_What the exercise asks:_
Copy the lines exactly. Begin at the first line of the data and stop after the line with "and2_1 2, and2_4".

_Stored dataset items:_
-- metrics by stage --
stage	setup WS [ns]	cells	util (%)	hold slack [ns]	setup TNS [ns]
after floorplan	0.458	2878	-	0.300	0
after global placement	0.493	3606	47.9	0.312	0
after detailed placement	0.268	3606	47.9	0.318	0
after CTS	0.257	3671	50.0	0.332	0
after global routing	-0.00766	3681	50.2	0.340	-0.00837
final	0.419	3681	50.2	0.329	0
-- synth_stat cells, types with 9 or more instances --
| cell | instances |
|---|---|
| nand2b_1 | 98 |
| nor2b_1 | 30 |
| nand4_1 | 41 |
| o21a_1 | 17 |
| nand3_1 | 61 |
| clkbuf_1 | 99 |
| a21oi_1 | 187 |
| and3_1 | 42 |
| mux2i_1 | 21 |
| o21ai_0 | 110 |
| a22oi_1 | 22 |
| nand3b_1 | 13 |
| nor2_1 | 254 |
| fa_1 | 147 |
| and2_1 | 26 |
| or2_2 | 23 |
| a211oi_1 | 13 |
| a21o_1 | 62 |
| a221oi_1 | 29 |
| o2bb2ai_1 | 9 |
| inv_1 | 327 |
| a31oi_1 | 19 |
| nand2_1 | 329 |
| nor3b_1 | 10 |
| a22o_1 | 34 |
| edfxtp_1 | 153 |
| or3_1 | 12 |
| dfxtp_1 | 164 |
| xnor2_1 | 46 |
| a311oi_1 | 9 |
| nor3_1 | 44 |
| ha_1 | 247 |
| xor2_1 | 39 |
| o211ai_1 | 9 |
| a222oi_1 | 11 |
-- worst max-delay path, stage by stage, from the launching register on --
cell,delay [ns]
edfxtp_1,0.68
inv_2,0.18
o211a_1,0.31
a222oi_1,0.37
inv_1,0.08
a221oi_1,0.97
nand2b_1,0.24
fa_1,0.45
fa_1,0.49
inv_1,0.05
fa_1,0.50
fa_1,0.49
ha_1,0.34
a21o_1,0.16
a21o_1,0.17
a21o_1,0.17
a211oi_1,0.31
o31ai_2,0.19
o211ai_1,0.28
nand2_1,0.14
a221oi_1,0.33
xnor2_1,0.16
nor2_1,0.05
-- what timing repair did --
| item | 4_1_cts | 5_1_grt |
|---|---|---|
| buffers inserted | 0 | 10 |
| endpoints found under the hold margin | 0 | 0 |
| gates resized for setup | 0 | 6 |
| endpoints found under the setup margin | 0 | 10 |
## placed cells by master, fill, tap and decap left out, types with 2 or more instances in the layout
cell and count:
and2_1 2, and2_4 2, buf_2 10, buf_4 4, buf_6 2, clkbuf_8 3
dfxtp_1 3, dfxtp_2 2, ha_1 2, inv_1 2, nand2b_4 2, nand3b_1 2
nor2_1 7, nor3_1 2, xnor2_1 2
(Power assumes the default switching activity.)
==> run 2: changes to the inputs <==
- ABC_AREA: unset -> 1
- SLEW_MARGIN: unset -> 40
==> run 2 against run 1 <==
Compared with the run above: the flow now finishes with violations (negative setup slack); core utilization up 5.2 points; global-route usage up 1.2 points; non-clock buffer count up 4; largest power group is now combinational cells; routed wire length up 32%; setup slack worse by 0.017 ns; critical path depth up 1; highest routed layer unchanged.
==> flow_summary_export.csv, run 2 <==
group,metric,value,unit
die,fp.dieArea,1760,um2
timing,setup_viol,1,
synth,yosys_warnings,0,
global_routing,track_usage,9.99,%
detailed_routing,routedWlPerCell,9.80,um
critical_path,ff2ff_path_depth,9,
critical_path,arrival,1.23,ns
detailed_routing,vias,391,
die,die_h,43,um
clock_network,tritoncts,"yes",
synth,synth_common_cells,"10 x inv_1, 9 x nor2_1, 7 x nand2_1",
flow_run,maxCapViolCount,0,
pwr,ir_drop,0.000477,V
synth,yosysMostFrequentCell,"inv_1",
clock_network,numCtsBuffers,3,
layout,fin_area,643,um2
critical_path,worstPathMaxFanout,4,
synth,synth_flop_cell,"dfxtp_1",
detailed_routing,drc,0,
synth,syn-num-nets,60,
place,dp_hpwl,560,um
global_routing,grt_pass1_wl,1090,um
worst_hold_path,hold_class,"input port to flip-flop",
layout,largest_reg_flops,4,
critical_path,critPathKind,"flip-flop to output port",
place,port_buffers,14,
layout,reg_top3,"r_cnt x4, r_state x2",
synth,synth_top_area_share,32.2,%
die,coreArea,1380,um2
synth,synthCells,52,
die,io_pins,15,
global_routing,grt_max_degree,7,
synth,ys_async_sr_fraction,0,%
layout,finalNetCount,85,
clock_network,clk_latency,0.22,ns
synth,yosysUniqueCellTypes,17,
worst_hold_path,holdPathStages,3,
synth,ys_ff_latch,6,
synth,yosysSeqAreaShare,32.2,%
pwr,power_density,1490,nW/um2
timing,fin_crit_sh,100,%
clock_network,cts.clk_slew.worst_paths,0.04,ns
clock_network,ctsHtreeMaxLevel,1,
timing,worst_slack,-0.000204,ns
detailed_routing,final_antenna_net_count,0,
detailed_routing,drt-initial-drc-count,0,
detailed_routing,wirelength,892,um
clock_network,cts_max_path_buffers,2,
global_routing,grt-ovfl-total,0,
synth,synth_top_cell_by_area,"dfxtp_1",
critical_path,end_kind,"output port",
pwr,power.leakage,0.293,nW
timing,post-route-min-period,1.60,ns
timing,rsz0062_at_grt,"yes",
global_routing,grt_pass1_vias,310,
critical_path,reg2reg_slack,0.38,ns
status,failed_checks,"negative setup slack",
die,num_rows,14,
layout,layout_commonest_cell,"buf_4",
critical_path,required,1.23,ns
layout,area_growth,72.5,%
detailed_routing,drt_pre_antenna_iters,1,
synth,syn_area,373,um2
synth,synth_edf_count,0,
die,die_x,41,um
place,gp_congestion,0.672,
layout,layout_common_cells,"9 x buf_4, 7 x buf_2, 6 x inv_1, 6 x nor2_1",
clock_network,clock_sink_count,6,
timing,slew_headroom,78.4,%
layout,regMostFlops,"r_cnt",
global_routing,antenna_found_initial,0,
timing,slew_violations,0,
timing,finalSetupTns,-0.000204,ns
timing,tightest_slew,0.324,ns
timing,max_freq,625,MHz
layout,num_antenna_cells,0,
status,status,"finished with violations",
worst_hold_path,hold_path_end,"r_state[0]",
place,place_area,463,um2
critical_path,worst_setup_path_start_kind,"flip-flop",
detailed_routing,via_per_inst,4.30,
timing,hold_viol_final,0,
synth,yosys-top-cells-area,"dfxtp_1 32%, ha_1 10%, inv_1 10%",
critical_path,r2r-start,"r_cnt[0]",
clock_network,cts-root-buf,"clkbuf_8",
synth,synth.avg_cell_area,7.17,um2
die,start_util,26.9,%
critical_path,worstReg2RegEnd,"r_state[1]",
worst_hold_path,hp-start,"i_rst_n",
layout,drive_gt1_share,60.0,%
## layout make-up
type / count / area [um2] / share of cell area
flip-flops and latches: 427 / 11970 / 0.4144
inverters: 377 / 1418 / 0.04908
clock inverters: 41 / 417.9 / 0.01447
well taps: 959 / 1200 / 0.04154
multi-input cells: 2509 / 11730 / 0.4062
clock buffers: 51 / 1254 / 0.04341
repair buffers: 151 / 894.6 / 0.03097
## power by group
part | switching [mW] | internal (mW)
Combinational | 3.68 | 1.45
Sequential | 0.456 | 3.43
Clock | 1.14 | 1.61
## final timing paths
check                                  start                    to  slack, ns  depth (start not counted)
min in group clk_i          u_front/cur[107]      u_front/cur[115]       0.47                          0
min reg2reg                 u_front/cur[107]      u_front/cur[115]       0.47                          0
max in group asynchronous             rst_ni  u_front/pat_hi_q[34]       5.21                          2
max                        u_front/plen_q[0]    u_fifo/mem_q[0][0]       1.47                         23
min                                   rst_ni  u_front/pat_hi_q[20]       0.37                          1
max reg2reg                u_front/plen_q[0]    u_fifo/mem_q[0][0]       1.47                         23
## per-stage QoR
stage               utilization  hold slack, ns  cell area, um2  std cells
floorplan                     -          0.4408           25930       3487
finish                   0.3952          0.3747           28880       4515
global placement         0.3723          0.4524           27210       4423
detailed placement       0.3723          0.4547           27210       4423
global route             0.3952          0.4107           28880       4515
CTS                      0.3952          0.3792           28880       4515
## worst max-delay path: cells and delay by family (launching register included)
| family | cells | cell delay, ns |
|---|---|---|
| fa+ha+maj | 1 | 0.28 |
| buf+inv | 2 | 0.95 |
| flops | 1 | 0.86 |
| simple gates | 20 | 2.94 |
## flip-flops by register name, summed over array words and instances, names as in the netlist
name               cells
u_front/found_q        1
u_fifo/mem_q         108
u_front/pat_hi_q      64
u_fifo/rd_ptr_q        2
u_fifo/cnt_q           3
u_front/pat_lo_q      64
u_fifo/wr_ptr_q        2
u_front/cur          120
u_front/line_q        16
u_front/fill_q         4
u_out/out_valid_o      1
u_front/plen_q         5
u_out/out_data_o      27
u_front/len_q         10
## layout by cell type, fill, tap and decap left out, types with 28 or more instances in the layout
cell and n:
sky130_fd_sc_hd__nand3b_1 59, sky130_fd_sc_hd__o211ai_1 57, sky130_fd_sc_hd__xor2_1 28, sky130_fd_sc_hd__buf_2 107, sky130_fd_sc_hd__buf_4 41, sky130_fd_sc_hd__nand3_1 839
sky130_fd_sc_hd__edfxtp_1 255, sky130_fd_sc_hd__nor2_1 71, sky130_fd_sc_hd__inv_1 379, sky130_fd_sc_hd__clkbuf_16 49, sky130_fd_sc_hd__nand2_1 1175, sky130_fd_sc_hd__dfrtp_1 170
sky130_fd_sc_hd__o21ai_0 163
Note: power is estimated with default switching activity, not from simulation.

_Answer:_
-- metrics by stage --
stage	setup WS [ns]	cells	util (%)	hold slack [ns]	setup TNS [ns]
after floorplan	0.458	2878	-	0.300	0
after global placement	0.493	3606	47.9	0.312	0
after detailed placement	0.268	3606	47.9	0.318	0
after CTS	0.257	3671	50.0	0.332	0
after global routing	-0.00766	3681	50.2	0.340	-0.00837
final	0.419	3681	50.2	0.329	0
-- synth_stat cells, types with 9 or more instances --
| cell | instances |
|---|---|
| nand2b_1 | 98 |
| nor2b_1 | 30 |
| nand4_1 | 41 |
| o21a_1 | 17 |
| nand3_1 | 61 |
| clkbuf_1 | 99 |
| a21oi_1 | 187 |
| and3_1 | 42 |
| mux2i_1 | 21 |
| o21ai_0 | 110 |
| a22oi_1 | 22 |
| nand3b_1 | 13 |
| nor2_1 | 254 |
| fa_1 | 147 |
| and2_1 | 26 |
| or2_2 | 23 |
| a211oi_1 | 13 |
| a21o_1 | 62 |
| a221oi_1 | 29 |
| o2bb2ai_1 | 9 |
| inv_1 | 327 |
| a31oi_1 | 19 |
| nand2_1 | 329 |
| nor3b_1 | 10 |
| a22o_1 | 34 |
| edfxtp_1 | 153 |
| or3_1 | 12 |
| dfxtp_1 | 164 |
| xnor2_1 | 46 |
| a311oi_1 | 9 |
| nor3_1 | 44 |
| ha_1 | 247 |
| xor2_1 | 39 |
| o211ai_1 | 9 |
| a222oi_1 | 11 |
-- worst max-delay path, stage by stage, from the launching register on --
cell,delay [ns]
edfxtp_1,0.68
inv_2,0.18
o211a_1,0.31
a222oi_1,0.37
inv_1,0.08
a221oi_1,0.97
nand2b_1,0.24
fa_1,0.45
fa_1,0.49
inv_1,0.05
fa_1,0.50
fa_1,0.49
ha_1,0.34
a21o_1,0.16
a21o_1,0.17
a21o_1,0.17
a211oi_1,0.31
o31ai_2,0.19
o211ai_1,0.28
nand2_1,0.14
a221oi_1,0.33
xnor2_1,0.16
nor2_1,0.05
-- what timing repair did --
| item | 4_1_cts | 5_1_grt |
|---|---|---|
| buffers inserted | 0 | 10 |
| endpoints found under the hold margin | 0 | 0 |
| gates resized for setup | 0 | 6 |
| endpoints found under the setup margin | 0 | 10 |
## placed cells by master, fill, tap and decap left out, types with 2 or more instances in the layout
cell and count:
and2_1 2, and2_4 2, buf_2 10, buf_4 4, buf_6 2, clkbuf_8 3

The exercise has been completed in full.